Saved entries:

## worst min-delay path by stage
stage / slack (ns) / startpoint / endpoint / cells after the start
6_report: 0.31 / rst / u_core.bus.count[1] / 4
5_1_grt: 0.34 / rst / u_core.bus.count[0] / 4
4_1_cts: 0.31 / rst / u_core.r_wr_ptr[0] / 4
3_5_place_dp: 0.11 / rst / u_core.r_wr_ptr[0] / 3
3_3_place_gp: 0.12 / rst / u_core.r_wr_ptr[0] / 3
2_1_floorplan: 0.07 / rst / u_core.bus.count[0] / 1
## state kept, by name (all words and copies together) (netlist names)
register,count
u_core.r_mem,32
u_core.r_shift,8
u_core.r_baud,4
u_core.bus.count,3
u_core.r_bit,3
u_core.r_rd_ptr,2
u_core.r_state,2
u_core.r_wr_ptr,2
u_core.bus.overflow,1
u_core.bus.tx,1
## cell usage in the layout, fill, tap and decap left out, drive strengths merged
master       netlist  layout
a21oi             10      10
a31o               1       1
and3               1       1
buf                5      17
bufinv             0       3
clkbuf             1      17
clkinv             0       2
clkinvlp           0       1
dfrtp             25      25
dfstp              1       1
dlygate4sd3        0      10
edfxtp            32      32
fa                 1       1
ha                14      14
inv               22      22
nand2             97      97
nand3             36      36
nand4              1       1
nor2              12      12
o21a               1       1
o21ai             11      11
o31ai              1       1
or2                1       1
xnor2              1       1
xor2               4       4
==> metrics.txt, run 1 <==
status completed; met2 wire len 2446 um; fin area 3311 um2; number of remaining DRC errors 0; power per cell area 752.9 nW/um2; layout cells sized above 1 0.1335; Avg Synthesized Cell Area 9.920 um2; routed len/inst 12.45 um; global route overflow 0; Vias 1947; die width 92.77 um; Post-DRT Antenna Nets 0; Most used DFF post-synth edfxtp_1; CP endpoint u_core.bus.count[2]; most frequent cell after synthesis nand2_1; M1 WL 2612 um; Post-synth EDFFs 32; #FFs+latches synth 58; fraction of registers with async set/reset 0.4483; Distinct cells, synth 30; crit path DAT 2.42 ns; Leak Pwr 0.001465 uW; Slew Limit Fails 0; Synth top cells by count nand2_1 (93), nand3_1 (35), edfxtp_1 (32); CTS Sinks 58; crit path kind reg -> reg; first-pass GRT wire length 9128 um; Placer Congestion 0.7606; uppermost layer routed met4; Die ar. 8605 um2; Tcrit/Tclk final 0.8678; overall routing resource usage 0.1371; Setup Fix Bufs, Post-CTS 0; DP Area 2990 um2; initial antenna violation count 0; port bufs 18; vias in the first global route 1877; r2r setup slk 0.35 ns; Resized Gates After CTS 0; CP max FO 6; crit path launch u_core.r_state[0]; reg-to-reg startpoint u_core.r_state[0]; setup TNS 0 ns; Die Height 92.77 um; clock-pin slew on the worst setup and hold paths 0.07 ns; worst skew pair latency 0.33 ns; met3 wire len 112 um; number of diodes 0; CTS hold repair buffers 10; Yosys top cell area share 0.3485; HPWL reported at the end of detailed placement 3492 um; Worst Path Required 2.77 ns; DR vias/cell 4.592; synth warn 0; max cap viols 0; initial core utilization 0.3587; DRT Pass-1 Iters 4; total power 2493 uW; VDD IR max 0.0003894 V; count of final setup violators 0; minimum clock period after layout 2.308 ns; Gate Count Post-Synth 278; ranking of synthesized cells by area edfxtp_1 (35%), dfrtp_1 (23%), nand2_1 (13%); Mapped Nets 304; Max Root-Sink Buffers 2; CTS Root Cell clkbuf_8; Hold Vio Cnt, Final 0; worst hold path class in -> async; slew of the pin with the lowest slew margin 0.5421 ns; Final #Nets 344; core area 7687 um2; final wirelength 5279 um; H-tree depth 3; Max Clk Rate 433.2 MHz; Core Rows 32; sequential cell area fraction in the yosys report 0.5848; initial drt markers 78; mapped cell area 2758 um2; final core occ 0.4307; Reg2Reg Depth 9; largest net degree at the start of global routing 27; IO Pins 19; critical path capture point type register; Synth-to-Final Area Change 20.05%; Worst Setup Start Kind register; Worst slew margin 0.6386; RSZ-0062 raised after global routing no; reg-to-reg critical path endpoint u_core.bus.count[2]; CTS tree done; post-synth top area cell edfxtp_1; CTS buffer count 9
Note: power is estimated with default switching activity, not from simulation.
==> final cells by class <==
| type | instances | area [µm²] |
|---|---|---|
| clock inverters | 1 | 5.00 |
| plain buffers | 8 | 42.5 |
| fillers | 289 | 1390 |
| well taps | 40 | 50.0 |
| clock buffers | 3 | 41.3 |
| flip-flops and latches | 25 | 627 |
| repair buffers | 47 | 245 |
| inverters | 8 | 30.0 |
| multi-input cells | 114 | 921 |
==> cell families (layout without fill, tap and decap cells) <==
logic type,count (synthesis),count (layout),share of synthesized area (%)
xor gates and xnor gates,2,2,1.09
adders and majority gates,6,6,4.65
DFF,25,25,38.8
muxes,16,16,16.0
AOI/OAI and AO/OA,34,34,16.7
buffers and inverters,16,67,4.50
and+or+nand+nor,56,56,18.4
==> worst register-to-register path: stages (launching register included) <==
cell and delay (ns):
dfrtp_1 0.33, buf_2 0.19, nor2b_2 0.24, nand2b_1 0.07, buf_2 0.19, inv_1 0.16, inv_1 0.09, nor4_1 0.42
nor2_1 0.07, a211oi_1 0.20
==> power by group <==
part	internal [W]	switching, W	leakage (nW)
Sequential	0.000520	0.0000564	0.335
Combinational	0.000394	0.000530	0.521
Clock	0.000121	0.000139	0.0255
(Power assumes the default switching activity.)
$ cat config.mk
export PLATFORM = sky130hd
export DESIGN_NAME = multicycle_ctrl
export DESIGN_NICKNAME = d
export VERILOG_FILES = /design/src/rtl/multicycle_ctrl.sv
export SDC_FILE = /design/constraint.sdc
export NUM_CORES = 1
export LEC_CHECK = 0
export CELL_PAD_IN_SITES_DETAIL_PLACEMENT = 1
export CELL_PAD_IN_SITES_GLOBAL_PLACEMENT = 2
export CORE_ASPECT_RATIO = 2
export CORE_UTILIZATION = 24
export CTS_CLUSTER_DIAMETER = 100
export DETAILED_ROUTE_END_ITERATION = 8
export PLACE_DENSITY = 0.77
export SYNTH_ARGS = -nofsm -noshare
export SYNTH_HDL_FRONTEND = slang
export SYNTH_SLANG_ARGS = --single-unit
$ cat constraint.sdc
create_clock -name clk -period 1.63 [get_ports clk]
set_clock_uncertainty 0.05 [all_clocks]
set_input_delay 0.326 -clock clk [delete_from_list [all_inputs] [get_ports clk]]
set_output_delay 0.326 -clock clk [all_outputs]
set_load 0.05 [all_outputs]
$ cat src/rtl/multicycle_ctrl.sv
// rtl/multicycle_ctrl.sv - multicycle RV32 subset control FSM with retired-instruction counter
// Optional MEM_WAIT_EN: hold FETCH/MEMREAD/MEMWRITE until mem_ready.
`timescale 1ns/1ps
module multicycle_ctrl (
    input  logic        clk,
    input  logic        rst_n,
    input  logic [6:0]  op,
    input  logic [2:0]  funct3,
    input  logic        funct7b5,
    input  logic        zero,
    input  logic        mem_ready,
    output logic        pc_write,
    output logic        adr_src,
    output logic        mem_write,
    output logic        ir_write,
    output logic        reg_write,
    output logic [1:0]  result_src,
    output logic [1:0]  alu_src_a,
    output logic [1:0]  alu_src_b,
    output logic [2:0]  alu_control,
    output logic [1:0]  imm_src,
    output logic        illegal,
    output logic [3:0]  state,
    output logic [31:0] instret
);
    localparam logic [3:0] S_FETCH    = 4'd0;
    localparam logic [3:0] S_DECODE   = 4'd1;
    localparam logic [3:0] S_MEMADR   = 4'd2;
    localparam logic [3:0] S_MEMREAD  = 4'd3;
    localparam logic [3:0] S_MEMWB    = 4'd4;
    localparam logic [3:0] S_MEMWRITE = 4'd5;
    localparam logic [3:0] S_EXECR    = 4'd6;
    localparam logic [3:0] S_EXECI    = 4'd7;
    localparam logic [3:0] S_ALUWB    = 4'd8;
    localparam logic [3:0] S_BRANCH   = 4'd9;
    localparam logic [3:0] S_JAL      = 4'd10;
    localparam logic [3:0] S_TRAP     = 4'd11;

    logic [3:0]  r_state;
    logic [3:0]  w_next;
    logic [31:0] r_instret;
    logic        w_ready;
    logic        w_retire;
    logic [2:0]  w_alu_func;

`ifdef MEM_WAIT_EN
    assign w_ready = mem_ready;
`else
    logic w_unused_mem_ready;
    assign w_unused_mem_ready = mem_ready;
    assign w_ready = 1'b1;
`endif

    // Only the final state of a completed instruction counts as a retire.
    assign w_retire = (w_next == S_FETCH) &&
                      ((r_state == S_MEMWB) || (r_state == S_MEMWRITE) ||
                       (r_state == S_ALUWB) || (r_state == S_BRANCH));

    always_ff @(posedge clk or negedge rst_n) begin
        if (!rst_n) begin
            r_state   <= S_FETCH;
            r_instret <= 32'd0;
        end else begin
            r_state <= w_next;
            if (w_retire)
                r_instret <= r_instret + 32'd1;
        end
    end

    always_comb begin
        w_next = S_FETCH;
        case (r_state)
            S_FETCH:    w_next = w_ready ? S_DECODE : S_FETCH;
            S_DECODE: begin
                case (op)
                    7'b0000011, 7'b0100011: w_next = S_MEMADR;
                    7'b0110011:             w_next = S_EXECR;
                    7'b0010011:             w_next = S_EXECI;
                    7'b1100011:             w_next = S_BRANCH;
                    7'b1101111:             w_next = S_JAL;
                    default:                w_next = S_TRAP;
                endcase
            end
            S_MEMADR:   w_next = op[5] ? S_MEMWRITE : S_MEMREAD;
            S_MEMREAD:  w_next = w_ready ? S_MEMWB : S_MEMREAD;
            S_MEMWB:    w_next = S_FETCH;
            S_MEMWRITE: w_next = w_ready ? S_FETCH : S_MEMWRITE;
            S_EXECR:    w_next = S_ALUWB;
            S_EXECI:    w_next = S_ALUWB;
            S_ALUWB:    w_next = S_FETCH;
            S_BRANCH:   w_next = S_FETCH;
            S_JAL:      w_next = S_ALUWB;
            S_TRAP:     w_next = S_TRAP;
            default:    w_next = S_FETCH;
        endcase
    end

    always_comb begin
        w_alu_func = 3'b000;
        case (funct3)
            3'b000:  w_alu_func = (op[5] & funct7b5) ? 3'b001 : 3'b000;
            3'b010:  w_alu_func = 3'b101;
            3'b110:  w_alu_func = 3'b011;
            3'b111:  w_alu_func = 3'b010;
            default: w_alu_func = 3'b000;
        endcase
    end

    always_comb begin
        pc_write    = 1'b0;
        adr_src     = 1'b0;
        mem_write   = 1'b0;
        ir_write    = 1'b0;
        reg_write   = 1'b0;
        result_src  = 2'b00;
        alu_src_a   = 2'b00;
        alu_src_b   = 2'b00;
        alu_control = 3'b000;
        illegal     = 1'b0;
        case (op)
            7'b0100011: imm_src = 2'b01;
            7'b1100011: imm_src = 2'b10;
            7'b1101111: imm_src = 2'b11;
            default:    imm_src = 2'b00;
        endcase
        case (r_state)
            S_FETCH: begin
                ir_write   = w_ready;
                pc_write   = w_ready;
                alu_src_b  = 2'b10;
                result_src = 2'b10;
            end
            S_DECODE: begin
                alu_src_a = 2'b01;
                alu_src_b = 2'b01;
            end
            S_MEMADR: begin
                alu_src_a = 2'b10;
                alu_src_b = 2'b01;
            end
            S_MEMREAD:  adr_src = 1'b1;
            S_MEMWB: begin
                result_src = 2'b01;
                reg_write  = 1'b1;
            end
            S_MEMWRITE: begin
                adr_src   = 1'b1;
                mem_write = 1'b1;
            end
            S_EXECR: begin
                alu_src_a   = 2'b10;
                alu_control = w_alu_func;
            end
            S_EXECI: begin
                alu_src_a   = 2'b10;
                alu_src_b   = 2'b01;
                alu_control = w_alu_func;
            end
            S_ALUWB:    reg_write = 1'b1;
            S_BRANCH: begin
                alu_src_a   = 2'b10;
                alu_control = 3'b001;
                pc_write    = zero ^ funct3[0];
            end
            S_JAL: begin
                alu_src_a = 2'b01;
                alu_src_b = 2'b10;
                pc_write  = 1'b1;
            end
            S_TRAP:     illegal = 1'b1;
            default: ;
        endcase
        // The reset state is FETCH, whose enables must not leak out while held in reset.
        if (!rst_n) begin
            pc_write  = 1'b0;
            mem_write = 1'b0;
            ir_write  = 1'b0;
            reg_write = 1'b0;
        end
    end

    assign state   = r_state;
    assign instret = r_instret;
endmodule
===== config.mk =====
export PLATFORM = sky130hd
export DESIGN_NAME = mem_port_arbiter
export DESIGN_NICKNAME = d
export VERILOG_FILES = /design/src/rtl/mem_port_arbiter.sv
export SDC_FILE = /design/constraint.sdc
export NUM_CORES = 1
export LEC_CHECK = 0
export ABC_AREA = 0
export BUFFER_PORTS_ARGS = -buffer_cell sky130_fd_sc_hd__buf_2
export CAP_MARGIN = 0
export CELL_PAD_IN_SITES_DETAIL_PLACEMENT = 1
export CELL_PAD_IN_SITES_GLOBAL_PLACEMENT = 2
export CORE_AREA = 2 2 175 134
export CTS_CLUSTER_SIZE = 10
export DETAILED_ROUTE_END_ITERATION = 8
export DIE_AREA = 0 0 177 136
export PLACE_DENSITY_LB_ADDON = 0.12
export SLEW_MARGIN = 20
export SYNTH_ARGS = -nofsm -noshare
export SYNTH_HDL_FRONTEND = slang
export SYNTH_SLANG_ARGS = --single-unit

===== constraint.sdc =====
create_clock -name clk -period 2.4 [get_ports clk]
set_clock_uncertainty 0.2 [all_clocks]
set_input_delay 0.12 -clock clk [delete_from_list [all_inputs] [get_ports clk]]
set_output_delay 0.12 -clock clk [all_outputs]
set_load 0.1 [all_outputs]

===== src/rtl/mem_port_arbiter.sv =====
// mem_port_arbiter: shares one single-ported unified I/D memory between the
// Fetch stage (I) and the Memory stage (D). One requester owns the port for
// LATENCY cycles, then gets a one-cycle Ready pulse with registered data.
// On a conflict D wins unless D also owned the previous grant, so fetch
// cannot be starved.
module mem_port_arbiter #(
  parameter int LATENCY = 2,
  parameter int AW      = 32,
  parameter int DW      = 32
) (
  input  logic          clk,
  input  logic          reset,
  // Fetch requester
  input  logic          IReq,
  input  logic [AW-1:0] IAdr,
  input  logic          IFlush,
  output logic [DW-1:0] IRdata,
  output logic          IReady,
  // Memory-stage requester
  input  logic          DReq,
  input  logic          DWe,
  input  logic [AW-1:0] DAdr,
  input  logic [DW-1:0] DWdata,
  output logic [DW-1:0] DRdata,
  output logic          DReady,
  // Memory port
  output logic          MemEn,
  output logic          MemWe,
  output logic [AW-1:0] MemAdr,
  output logic [DW-1:0] MemWdata,
  input  logic [DW-1:0] MemRdata,
  output logic          Busy
);

  localparam int CW = 4;

  typedef enum logic [1:0] {
    S_IDLE,
    S_ACCESS,
    S_RESP
  } state_t;

  state_t        r_state;
  logic [CW-1:0] r_cnt;
  logic          r_owner_d;   // 1 = current owner is the Memory stage
  logic          r_last_d;    // 1 = previous completed grant went to D
  logic          r_cancel;    // outstanding fetch response was flushed
  logic          r_we;
  logic [AW-1:0] r_adr;
  logic [DW-1:0] r_wdata;
  logic [DW-1:0] r_irdata;
  logic [DW-1:0] r_drdata;

  logic w_any_req;
  logic w_grant_d;
  logic w_flush;

  // Grant selection: D has priority except when it also won last time and I waits.
  always_comb begin
    w_any_req = IReq | DReq;
    w_grant_d = DReq & ~(IReq & r_last_d);
    w_flush   = IFlush & ~r_owner_d;
  end

  // Arbiter FSM: grant in IDLE, hold the port in ACCESS, report in RESP.
  always_ff @(posedge clk) begin
    // NOTE: all state here uses <= so every register sees pre-edge values;
    // datapath latches are reset too so MemAdr/MemWdata/Rdata start at zero.
    if (reset) begin
      r_state   <= S_IDLE;
      r_cnt     <= '0;
      r_owner_d <= 1'b0;
      r_last_d  <= 1'b0;
      r_cancel  <= 1'b0;
      r_we      <= 1'b0;
      r_adr     <= '0;
      r_wdata   <= '0;
      r_irdata  <= '0;
      r_drdata  <= '0;
    end else begin
      case (r_state)
        S_IDLE: begin
          if (w_any_req) begin
            r_owner_d <= w_grant_d;
            r_adr     <= w_grant_d ? DAdr : IAdr;
            r_we      <= w_grant_d & DWe;
            r_wdata   <= w_grant_d ? DWdata : '0;
            r_cnt     <= CW'(LATENCY - 1);
            r_cancel  <= 1'b0;
            r_state   <= S_ACCESS;
          end
        end
        S_ACCESS: begin
          if (w_flush) r_cancel <= 1'b1;
          if (r_cnt == '0) begin
            // Capture read data on the last access cycle; a flush seen in
            // this very cycle already suppresses the fetch update.
            if (r_owner_d) begin
              if (!r_we) r_drdata <= MemRdata;
            end else if (!(r_cancel | IFlush)) begin
              r_irdata <= MemRdata;
            end
            r_state <= S_RESP;
          end else begin
            r_cnt <= r_cnt - CW'(1);
          end
        end
        S_RESP: begin
          if (w_flush) r_cancel <= 1'b1;
          r_last_d <= r_owner_d;
          r_state  <= S_IDLE;
        end
        default: r_state <= S_IDLE;
      endcase
    end
  end

  // Port and handshake outputs decoded purely from registered state.
  always_comb begin
    MemEn    = (r_state == S_ACCESS);
    MemWe    = (r_state == S_ACCESS) & r_owner_d & r_we;
    MemAdr   = r_adr;
    MemWdata = r_wdata;
    IReady   = (r_state == S_RESP) & ~r_owner_d & ~r_cancel;
    DReady   = (r_state == S_RESP) & r_owner_d;
    IRdata   = r_irdata;
    DRdata   = r_drdata;
    Busy     = (r_state != S_IDLE);
  end

endmodule


==> out/metrics.sh, run 1 <==
POST-ROUTE-PERIOD-UTIL=0.9385
CRITICAL_PATH.STARTPOINT_TYPE='flip-flop'
TIMING.HOLD.WORST_ENDPOINT='MemWdata[27]'
RELSLEWSLACK=0.5471
TIMING.RR.END='IRdata[26]'
CTS_BUFFERS=17
ANT_NETS=0
WL_PER_CELL_UM=16.51
CLK-INSERTION-DELAY-LATE_NS=0.41
AREA.GROWTH.SYNTH_TO_FINAL_PCT=64.61
DIE-HEIGHT_UM=136
DIEWIDTH_UM=177
YOSYS-TOP-CELLS-AREA='sky130_fd_sc_hd__dfxtp_1, sky130_fd_sc_hd__a21oi_1, sky130_fd_sc_hd__mux2i_1'
ROUTED_WIRELENGTH_UM=21420
WHS_PATH_DEPTH=2
DETAIL_ROUTE.DRC_VIOLATIONS=0
ROUTE.DETAILED.VIAS_PER_INST=4.736
HOLD_SP='reset'
HOLD_WS_NS=0.03326
TOTALNEGATIVESETUPSLACK_NS=0
IRDROPWORSTVDD_uV=596.3
MAX_FREQ_MHz=444.0
EFFECTIVE_UTILIZATION_AT_FLOORPLAN=0.2451
TIMING.FINAL.MAX_SLEW_VIOLATIONS=0
FIN_CRIT_NS=2.252
YOSYSUNIQUECELLTYPES=38
SETUP_VIOLATIONS=0
GLOBAL_ROUTE.PEAK_USAGE_LAYER='met2'
WORST-ENDPOINT-ARRIVAL_NS=1.93
DRIVE_ABOVE_1_SHARE=0.3280
DIEAREA_UM2=24070
MET1_USAGE=0.2039
SYNTH-EDFF-COUNT=0
HOLD_VIOLATIONS=0
REG2REGPATHDEPTH=6
GRT_UTIL_MET2=0.3039
HIGHEST_FANOUT_SEEN_ON_THE_CRITICAL_PATH=36
REG2REG_FROM='r_state[1]'
GRTUSAGETOTAL=0.1731
ANTENNA_CELLS=0
WORSTSETUPENDPOINTTYPE='output port'
SYNTH_TOP_AREA_CELL='sky130_fd_sc_hd__dfxtp_1'
SYNTHESIS.AREA_UM2=5519
SYNTHESIS.AREA_PER_INSTANCE_UM2=8.959
GLOBALROUTEOVERFLOWTOTAL=0
INITIAL_ANTENNA_VIOLATION_COUNT=0
ASYNC_FLOP_SHARE=0
WORST-SLEW-PIN-TRANSITION_NS=0.6794
SYNTHDOMINANTCELLAREASHARE=0.5006
SYNTH_TOP_FLOP_CELL='sky130_fd_sc_hd__dfxtp_1'
MAX_ROOT_SINK_BUFFERS=2
CORE_REGION_AREA_UM2=22520
DETAILEDROUTE.FIRSTPASSITERATIONCOUNT=4
REG2REG_SLACK_NS=0.26
GRT_FIRST_PASS_WIRELENGTH_UM=33130
CTS_NUM_SINKS=138
GRT_START_MAX_NET_PINS=65
POST_SYNTHESIS_INSTANCE_TOTAL=616
PORT_BUFFERS=266
SYNTH.NET_COUNT=756
RSZ0062_AT_GRT='no'
HPWL_UM=13810
YOSYS_WARNINGS=0
WORST_SETUP_PATH_TYPE='reg -> out'
NUM-NETS-FINAL=1124
DPL_CELL_AREA_UM2=7171
DETAILROUTE.VIA_COUNT=6143
GP_CONGESTION=0.7471
GLOBAL_ROUTING_MET3_RESOURCE_UTILIZATION=0.05537
TRITONCTS_CLOCK_TREE='done'
STATUS='completed'
P_LEAK_nW=3.997
VIAS_IN_THE_FIRST_GLOBAL_ROUTE=6411
INITIAL_DRC_COUNT=183
SEQ_AREA_FRAC_SYNTH=0.5006
NUM_ROWS=48
FINAL_CELL_AREA_UM2=9085
PWR_DENSITY_CELL_nW_PER_UM2=1203
CTS_MAX_LEVEL=4
YOSYS_REGISTER_BITS=138
WORST-ENDPOINT-REQUIRED_NS=2.08
CLOCKROOTBUFFER='sky130_fd_sc_hd__clkbuf_16'
HP-CLASS='in -> reg'
DRV_CAP=0
CTS.CLK_SLEW.WORST_PATHS_NS=0.07
IO_PINS=267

WHAT TO DO: Only one number is expected: the count of lines above that contain the string "inverters".

REPLY: 3